→ Directions for this task
Quote exactly and only this range of lines in the data below: the line that holds "## run 2: final timing paths" to the line that holds "2 | 7.507 |", both included.

[Collected data]
--------
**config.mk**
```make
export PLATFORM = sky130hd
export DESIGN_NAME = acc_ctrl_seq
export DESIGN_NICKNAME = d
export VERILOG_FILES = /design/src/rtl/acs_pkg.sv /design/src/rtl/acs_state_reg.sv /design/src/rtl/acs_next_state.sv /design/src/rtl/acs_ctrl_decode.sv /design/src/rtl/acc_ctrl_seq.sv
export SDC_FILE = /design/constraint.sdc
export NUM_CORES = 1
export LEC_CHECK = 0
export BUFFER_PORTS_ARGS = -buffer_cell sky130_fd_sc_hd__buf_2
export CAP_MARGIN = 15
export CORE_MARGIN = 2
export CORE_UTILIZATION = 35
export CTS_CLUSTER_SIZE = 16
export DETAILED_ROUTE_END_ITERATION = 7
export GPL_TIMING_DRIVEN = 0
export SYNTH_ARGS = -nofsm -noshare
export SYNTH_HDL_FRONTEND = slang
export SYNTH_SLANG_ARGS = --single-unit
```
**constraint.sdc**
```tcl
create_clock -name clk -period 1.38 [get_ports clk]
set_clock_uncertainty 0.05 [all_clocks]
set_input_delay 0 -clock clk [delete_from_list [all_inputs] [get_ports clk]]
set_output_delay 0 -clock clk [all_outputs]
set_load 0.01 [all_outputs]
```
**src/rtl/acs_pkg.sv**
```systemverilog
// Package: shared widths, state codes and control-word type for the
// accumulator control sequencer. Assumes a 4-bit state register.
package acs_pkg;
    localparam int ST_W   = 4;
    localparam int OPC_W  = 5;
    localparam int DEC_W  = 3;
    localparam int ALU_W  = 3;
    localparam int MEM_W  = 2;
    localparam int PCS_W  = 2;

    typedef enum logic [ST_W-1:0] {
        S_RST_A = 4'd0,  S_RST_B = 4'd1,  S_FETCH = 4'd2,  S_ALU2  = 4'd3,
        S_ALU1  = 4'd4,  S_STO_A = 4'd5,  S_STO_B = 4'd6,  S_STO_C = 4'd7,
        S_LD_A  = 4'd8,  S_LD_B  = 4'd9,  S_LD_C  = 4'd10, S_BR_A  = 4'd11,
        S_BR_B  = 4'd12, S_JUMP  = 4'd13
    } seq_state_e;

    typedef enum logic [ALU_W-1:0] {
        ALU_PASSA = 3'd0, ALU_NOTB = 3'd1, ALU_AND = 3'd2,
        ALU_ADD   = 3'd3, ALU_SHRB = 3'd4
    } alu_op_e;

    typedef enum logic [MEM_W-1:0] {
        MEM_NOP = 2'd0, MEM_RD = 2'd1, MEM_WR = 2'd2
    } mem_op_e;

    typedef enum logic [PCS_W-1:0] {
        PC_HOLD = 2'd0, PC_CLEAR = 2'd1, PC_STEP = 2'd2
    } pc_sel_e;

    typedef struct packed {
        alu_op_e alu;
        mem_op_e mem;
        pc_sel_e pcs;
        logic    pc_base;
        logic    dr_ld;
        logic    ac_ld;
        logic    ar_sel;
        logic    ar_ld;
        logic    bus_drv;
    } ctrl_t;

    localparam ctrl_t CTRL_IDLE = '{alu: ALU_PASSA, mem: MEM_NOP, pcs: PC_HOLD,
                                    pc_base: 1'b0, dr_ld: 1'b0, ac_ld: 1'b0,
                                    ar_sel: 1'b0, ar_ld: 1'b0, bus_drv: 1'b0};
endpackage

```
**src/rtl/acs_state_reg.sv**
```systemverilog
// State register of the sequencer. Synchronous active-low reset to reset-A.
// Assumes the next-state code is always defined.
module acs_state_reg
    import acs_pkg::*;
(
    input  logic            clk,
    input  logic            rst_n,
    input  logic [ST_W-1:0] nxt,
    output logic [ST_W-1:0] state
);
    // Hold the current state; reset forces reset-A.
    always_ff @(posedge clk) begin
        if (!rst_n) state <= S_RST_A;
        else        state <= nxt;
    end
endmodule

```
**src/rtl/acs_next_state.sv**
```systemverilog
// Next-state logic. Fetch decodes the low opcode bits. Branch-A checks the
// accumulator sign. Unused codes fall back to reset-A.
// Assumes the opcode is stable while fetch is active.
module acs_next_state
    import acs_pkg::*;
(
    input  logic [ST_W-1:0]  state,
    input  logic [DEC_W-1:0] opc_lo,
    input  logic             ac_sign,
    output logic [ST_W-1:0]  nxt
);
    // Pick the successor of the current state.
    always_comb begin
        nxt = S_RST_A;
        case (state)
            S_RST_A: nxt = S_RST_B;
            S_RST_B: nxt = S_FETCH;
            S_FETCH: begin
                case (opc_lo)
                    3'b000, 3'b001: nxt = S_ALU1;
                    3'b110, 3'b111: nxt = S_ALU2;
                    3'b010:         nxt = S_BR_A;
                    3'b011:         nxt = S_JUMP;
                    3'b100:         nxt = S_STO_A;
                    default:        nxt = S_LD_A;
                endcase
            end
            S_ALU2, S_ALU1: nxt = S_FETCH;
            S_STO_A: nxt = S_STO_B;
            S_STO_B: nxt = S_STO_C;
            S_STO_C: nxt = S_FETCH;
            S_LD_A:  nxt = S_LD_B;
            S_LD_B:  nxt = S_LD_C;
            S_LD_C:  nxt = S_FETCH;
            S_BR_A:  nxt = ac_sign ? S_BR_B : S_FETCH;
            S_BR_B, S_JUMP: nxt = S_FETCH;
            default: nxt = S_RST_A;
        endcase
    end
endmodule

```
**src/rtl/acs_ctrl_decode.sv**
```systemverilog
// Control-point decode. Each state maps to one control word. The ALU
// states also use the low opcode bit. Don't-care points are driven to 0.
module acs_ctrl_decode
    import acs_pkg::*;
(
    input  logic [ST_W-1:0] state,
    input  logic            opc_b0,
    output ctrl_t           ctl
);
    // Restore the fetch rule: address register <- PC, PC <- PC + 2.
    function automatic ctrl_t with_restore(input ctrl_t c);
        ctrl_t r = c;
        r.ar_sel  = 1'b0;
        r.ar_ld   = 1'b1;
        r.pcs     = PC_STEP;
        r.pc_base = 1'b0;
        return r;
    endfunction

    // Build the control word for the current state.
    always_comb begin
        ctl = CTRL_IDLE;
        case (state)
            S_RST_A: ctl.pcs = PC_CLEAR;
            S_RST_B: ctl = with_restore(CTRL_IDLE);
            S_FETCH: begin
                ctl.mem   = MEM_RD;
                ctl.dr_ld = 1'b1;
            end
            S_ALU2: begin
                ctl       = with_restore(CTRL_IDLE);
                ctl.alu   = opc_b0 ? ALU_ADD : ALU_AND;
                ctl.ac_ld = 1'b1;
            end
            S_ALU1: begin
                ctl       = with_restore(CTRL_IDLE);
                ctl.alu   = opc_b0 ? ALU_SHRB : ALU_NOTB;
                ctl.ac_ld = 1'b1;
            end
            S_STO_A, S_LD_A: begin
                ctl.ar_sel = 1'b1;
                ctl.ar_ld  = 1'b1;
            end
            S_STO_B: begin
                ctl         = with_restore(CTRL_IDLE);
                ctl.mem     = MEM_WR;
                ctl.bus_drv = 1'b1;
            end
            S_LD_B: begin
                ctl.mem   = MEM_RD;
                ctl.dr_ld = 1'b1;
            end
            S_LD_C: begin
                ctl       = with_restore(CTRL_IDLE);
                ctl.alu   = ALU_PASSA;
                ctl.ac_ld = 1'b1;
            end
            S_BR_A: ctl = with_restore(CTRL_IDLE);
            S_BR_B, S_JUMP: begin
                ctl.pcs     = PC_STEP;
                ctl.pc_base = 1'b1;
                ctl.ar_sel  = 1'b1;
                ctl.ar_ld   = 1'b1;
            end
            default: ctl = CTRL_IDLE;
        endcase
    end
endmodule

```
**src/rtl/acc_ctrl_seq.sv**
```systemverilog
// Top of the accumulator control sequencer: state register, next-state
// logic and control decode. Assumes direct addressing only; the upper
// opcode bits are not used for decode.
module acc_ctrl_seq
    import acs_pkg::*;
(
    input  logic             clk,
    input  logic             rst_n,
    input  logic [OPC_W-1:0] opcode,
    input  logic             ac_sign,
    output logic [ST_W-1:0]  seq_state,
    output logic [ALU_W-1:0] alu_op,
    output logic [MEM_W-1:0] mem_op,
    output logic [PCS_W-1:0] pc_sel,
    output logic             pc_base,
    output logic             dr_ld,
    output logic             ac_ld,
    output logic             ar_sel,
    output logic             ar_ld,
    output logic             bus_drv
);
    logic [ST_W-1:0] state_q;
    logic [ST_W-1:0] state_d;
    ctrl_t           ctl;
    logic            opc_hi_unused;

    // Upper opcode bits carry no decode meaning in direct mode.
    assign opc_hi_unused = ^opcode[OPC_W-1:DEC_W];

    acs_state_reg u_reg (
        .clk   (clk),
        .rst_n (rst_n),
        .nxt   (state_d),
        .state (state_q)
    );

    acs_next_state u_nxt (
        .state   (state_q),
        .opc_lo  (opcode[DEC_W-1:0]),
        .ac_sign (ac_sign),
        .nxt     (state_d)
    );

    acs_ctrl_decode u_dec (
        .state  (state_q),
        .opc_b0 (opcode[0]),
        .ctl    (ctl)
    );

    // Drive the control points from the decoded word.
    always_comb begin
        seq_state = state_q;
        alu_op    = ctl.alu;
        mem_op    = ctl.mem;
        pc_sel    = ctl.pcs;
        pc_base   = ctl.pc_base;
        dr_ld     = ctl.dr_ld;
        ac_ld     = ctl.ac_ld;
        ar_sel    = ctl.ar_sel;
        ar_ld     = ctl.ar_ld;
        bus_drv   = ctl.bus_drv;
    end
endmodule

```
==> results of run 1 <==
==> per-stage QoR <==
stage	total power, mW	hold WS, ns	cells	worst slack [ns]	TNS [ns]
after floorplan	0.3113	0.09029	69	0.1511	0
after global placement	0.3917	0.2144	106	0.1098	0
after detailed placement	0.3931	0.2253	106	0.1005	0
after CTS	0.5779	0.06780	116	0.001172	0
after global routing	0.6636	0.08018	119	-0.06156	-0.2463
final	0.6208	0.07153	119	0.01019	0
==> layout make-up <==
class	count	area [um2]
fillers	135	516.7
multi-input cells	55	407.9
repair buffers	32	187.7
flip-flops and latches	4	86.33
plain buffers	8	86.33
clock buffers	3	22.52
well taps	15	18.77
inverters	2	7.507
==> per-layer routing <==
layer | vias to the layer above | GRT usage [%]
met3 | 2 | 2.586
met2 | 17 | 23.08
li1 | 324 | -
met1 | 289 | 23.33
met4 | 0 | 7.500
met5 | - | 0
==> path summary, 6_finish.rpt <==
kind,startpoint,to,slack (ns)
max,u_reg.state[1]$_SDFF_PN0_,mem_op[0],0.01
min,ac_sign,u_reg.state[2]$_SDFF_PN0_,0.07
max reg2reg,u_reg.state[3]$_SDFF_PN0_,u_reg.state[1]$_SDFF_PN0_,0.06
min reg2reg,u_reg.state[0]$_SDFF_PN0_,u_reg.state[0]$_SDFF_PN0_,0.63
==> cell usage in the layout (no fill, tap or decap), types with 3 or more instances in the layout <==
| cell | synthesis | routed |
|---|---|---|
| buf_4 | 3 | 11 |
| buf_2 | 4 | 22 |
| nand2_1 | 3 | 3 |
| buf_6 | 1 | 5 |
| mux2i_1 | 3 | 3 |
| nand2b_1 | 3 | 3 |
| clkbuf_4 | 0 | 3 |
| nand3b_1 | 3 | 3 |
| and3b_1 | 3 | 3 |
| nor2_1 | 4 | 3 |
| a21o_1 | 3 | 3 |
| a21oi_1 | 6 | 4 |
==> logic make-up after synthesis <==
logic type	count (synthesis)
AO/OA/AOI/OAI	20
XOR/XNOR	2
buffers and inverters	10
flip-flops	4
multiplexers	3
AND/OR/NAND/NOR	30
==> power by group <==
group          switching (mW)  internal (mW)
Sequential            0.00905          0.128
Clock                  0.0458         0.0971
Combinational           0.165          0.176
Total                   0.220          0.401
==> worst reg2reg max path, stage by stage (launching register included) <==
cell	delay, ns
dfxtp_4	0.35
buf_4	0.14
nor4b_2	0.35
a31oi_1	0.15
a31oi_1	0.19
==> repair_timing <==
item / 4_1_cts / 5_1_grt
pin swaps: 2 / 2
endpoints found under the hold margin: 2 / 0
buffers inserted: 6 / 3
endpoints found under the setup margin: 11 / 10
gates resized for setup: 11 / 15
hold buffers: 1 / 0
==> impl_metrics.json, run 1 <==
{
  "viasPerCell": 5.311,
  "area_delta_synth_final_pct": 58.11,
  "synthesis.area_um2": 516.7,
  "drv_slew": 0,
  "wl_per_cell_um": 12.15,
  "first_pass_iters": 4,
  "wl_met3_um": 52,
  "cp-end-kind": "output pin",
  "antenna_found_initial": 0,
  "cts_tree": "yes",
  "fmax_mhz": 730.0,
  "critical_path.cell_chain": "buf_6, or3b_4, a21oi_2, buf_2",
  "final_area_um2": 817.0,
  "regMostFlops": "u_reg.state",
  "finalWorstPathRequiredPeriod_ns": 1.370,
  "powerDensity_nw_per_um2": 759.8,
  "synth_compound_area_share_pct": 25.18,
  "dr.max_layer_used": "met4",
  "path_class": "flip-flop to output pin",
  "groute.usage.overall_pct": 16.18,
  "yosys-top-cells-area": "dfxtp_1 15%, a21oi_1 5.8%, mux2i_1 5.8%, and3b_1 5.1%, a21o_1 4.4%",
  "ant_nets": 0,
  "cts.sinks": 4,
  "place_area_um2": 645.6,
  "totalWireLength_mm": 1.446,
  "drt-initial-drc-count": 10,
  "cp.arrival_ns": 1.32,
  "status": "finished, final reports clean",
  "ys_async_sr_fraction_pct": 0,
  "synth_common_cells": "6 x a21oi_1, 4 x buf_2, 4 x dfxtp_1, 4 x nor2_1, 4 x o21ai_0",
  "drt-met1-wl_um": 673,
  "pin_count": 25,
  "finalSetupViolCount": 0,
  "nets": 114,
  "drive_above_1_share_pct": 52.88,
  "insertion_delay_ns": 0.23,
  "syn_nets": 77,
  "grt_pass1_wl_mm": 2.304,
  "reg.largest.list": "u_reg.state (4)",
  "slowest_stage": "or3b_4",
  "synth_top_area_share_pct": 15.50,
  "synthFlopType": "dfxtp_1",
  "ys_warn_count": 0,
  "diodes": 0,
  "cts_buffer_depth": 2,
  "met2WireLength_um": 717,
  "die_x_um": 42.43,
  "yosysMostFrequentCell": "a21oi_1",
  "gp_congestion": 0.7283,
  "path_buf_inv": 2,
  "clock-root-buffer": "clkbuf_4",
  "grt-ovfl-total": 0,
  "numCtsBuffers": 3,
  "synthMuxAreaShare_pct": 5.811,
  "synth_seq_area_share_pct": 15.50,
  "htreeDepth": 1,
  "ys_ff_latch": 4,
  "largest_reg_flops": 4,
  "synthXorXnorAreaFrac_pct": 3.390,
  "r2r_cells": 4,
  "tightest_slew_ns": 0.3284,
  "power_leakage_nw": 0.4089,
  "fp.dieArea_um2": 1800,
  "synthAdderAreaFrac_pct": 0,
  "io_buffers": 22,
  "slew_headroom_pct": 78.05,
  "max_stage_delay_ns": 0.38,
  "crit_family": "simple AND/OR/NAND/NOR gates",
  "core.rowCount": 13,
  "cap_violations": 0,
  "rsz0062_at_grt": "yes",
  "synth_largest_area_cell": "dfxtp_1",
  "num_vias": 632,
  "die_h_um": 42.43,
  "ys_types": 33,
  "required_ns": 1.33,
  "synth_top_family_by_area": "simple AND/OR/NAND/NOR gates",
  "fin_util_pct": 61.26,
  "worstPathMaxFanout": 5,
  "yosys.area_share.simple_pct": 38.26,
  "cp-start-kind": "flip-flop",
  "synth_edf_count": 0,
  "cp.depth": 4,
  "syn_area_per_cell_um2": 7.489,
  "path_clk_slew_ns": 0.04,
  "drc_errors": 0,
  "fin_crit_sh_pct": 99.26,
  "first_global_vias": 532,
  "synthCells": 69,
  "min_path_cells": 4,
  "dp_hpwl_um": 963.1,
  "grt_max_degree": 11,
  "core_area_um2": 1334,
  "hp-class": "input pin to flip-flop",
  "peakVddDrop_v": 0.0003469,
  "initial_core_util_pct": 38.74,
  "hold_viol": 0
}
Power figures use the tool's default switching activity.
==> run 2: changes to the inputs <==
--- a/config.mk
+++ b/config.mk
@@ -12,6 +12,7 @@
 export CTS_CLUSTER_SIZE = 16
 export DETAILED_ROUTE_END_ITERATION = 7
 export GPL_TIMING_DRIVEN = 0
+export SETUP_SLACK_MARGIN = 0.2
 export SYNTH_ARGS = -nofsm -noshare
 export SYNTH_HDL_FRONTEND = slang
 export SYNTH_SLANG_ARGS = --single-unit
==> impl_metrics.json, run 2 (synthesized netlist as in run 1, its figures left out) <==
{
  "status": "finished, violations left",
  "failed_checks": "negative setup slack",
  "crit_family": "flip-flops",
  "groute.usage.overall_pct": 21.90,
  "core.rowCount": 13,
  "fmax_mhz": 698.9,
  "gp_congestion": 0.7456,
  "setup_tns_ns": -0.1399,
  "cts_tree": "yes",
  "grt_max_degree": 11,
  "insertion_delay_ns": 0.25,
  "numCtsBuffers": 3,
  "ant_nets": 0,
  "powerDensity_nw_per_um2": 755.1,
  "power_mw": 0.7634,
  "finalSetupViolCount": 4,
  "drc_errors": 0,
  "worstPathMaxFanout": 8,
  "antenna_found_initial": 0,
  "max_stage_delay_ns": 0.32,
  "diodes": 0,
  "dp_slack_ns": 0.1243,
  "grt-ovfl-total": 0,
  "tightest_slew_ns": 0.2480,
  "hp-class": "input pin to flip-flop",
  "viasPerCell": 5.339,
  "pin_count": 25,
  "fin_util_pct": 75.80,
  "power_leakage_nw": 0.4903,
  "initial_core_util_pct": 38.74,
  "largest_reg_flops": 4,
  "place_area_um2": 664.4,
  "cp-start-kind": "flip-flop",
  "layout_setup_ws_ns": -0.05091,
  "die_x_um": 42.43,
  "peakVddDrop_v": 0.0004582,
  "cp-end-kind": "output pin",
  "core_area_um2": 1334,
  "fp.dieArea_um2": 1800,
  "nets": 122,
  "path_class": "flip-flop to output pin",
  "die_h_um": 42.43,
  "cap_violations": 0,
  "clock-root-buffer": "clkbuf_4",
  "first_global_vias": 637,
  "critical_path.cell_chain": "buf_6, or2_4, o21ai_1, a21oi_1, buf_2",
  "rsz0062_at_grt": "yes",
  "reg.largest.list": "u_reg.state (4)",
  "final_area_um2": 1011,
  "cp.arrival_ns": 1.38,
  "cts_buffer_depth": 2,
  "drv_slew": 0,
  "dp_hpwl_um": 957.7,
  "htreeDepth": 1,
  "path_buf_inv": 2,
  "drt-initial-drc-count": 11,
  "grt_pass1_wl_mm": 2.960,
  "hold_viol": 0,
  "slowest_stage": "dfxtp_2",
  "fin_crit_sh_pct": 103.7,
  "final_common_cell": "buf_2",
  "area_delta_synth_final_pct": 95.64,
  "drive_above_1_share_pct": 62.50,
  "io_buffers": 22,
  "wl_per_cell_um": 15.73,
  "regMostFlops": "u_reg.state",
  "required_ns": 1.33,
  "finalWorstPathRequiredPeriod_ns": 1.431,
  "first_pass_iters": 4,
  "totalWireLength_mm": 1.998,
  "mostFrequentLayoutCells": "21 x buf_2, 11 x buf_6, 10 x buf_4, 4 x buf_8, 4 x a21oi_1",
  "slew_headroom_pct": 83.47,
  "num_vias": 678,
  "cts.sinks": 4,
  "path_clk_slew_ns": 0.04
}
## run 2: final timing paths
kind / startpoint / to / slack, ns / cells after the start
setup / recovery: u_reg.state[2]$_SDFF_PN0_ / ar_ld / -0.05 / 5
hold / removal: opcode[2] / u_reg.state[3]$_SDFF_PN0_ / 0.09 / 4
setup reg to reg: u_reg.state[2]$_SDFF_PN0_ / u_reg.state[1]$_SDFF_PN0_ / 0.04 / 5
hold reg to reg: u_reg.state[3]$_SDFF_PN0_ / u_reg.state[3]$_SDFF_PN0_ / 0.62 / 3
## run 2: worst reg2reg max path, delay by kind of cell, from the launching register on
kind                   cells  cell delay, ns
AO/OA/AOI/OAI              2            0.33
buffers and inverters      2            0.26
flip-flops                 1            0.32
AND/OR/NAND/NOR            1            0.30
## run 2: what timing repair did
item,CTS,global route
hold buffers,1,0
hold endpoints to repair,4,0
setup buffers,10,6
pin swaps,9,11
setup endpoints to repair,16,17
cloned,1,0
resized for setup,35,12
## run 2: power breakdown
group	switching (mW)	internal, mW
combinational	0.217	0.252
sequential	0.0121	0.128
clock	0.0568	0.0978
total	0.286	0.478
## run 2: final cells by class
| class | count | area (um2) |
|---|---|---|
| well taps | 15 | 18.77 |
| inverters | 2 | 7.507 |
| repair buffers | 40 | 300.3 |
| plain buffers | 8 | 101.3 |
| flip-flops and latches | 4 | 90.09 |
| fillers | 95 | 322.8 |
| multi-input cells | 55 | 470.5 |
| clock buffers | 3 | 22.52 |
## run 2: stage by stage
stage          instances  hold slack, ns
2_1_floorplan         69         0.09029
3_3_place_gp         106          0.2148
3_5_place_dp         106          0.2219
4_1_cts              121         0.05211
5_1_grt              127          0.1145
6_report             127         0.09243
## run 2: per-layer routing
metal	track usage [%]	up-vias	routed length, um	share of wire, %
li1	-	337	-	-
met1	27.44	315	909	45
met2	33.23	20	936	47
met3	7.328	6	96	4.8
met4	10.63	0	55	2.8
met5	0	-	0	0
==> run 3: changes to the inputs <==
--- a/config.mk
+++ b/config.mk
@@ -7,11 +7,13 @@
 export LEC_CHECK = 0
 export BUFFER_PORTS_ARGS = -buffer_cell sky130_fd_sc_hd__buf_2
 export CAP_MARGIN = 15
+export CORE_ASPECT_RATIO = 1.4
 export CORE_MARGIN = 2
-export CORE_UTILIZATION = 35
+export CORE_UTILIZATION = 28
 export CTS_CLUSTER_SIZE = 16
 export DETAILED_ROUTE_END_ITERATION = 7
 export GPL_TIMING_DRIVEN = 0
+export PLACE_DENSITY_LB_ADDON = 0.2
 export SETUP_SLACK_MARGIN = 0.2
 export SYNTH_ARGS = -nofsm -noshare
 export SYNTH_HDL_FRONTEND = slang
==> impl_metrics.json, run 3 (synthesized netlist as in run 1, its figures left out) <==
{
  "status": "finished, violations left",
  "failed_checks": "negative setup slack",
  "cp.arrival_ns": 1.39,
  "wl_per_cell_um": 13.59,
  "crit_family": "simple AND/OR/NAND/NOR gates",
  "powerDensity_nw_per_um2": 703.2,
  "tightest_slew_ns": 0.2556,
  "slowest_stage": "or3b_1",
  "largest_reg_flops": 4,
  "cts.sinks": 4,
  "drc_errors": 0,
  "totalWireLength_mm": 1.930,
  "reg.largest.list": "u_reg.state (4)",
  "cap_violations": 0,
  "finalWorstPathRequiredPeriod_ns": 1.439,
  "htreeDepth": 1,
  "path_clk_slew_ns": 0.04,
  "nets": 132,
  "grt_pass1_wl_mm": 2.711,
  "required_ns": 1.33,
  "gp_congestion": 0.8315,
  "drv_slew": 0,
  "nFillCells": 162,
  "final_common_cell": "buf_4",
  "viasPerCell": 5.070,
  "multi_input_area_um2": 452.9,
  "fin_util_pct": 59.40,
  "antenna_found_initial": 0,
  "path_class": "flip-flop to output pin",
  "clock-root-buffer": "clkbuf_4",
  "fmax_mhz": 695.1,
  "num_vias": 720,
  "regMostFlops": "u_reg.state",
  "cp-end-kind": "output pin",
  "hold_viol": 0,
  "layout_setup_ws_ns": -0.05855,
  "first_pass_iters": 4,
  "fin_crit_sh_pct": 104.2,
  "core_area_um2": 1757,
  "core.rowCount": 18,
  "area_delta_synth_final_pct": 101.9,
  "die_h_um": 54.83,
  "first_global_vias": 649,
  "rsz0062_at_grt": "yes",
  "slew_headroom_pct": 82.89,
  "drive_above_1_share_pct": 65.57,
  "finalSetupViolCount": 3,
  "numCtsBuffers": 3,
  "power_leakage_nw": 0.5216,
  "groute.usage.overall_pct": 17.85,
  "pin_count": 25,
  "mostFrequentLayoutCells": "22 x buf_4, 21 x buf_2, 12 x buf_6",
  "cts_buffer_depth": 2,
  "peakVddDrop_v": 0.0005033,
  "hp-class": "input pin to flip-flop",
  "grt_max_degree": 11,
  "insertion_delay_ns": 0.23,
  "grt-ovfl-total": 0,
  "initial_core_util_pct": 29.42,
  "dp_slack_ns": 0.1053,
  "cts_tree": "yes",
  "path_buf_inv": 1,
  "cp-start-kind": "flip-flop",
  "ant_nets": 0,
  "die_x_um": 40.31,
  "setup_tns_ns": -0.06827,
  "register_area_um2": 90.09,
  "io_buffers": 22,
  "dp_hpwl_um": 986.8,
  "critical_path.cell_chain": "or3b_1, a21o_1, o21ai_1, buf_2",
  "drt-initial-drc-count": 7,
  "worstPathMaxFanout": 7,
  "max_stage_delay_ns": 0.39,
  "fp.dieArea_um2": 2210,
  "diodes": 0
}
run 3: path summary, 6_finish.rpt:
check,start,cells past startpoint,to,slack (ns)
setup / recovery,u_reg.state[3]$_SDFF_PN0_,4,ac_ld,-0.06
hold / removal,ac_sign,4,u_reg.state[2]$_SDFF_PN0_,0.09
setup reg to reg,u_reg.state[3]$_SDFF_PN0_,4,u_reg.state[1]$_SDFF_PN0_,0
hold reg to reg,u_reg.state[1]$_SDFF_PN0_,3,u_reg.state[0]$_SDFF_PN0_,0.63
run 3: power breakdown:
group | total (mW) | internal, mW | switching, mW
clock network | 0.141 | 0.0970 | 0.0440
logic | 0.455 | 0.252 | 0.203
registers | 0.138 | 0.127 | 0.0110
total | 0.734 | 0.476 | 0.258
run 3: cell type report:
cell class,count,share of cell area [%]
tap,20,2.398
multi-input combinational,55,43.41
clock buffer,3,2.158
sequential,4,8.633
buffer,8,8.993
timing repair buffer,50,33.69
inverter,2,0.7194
--------
→ Your response
## run 2: final timing paths
kind / startpoint / to / slack, ns / cells after the start
setup / recovery: u_reg.state[2]$_SDFF_PN0_ / ar_ld / -0.05 / 5
hold / removal: opcode[2] / u_reg.state[3]$_SDFF_PN0_ / 0.09 / 4
setup reg to reg: u_reg.state[2]$_SDFF_PN0_ / u_reg.state[1]$_SDFF_PN0_ / 0.04 / 5
hold reg to reg: u_reg.state[3]$_SDFF_PN0_ / u_reg.state[3]$_SDFF_PN0_ / 0.62 / 3
## run 2: worst reg2reg max path, delay by kind of cell, from the launching register on
kind                   cells  cell delay, ns
AO/OA/AOI/OAI              2            0.33
buffers and inverters      2            0.26
flip-flops                 1            0.32
AND/OR/NAND/NOR            1            0.30
## run 2: what timing repair did
item,CTS,global route
hold buffers,1,0
hold endpoints to repair,4,0
setup buffers,10,6
pin swaps,9,11
setup endpoints to repair,16,17
cloned,1,0
resized for setup,35,12
## run 2: power breakdown
group	switching (mW)	internal, mW
combinational	0.217	0.252
sequential	0.0121	0.128
clock	0.0568	0.0978
total	0.286	0.478
## run 2: final cells by class
| class | count | area (um2) |
|---|---|---|
| well taps | 15 | 18.77 |
| inverters | 2 | 7.507 |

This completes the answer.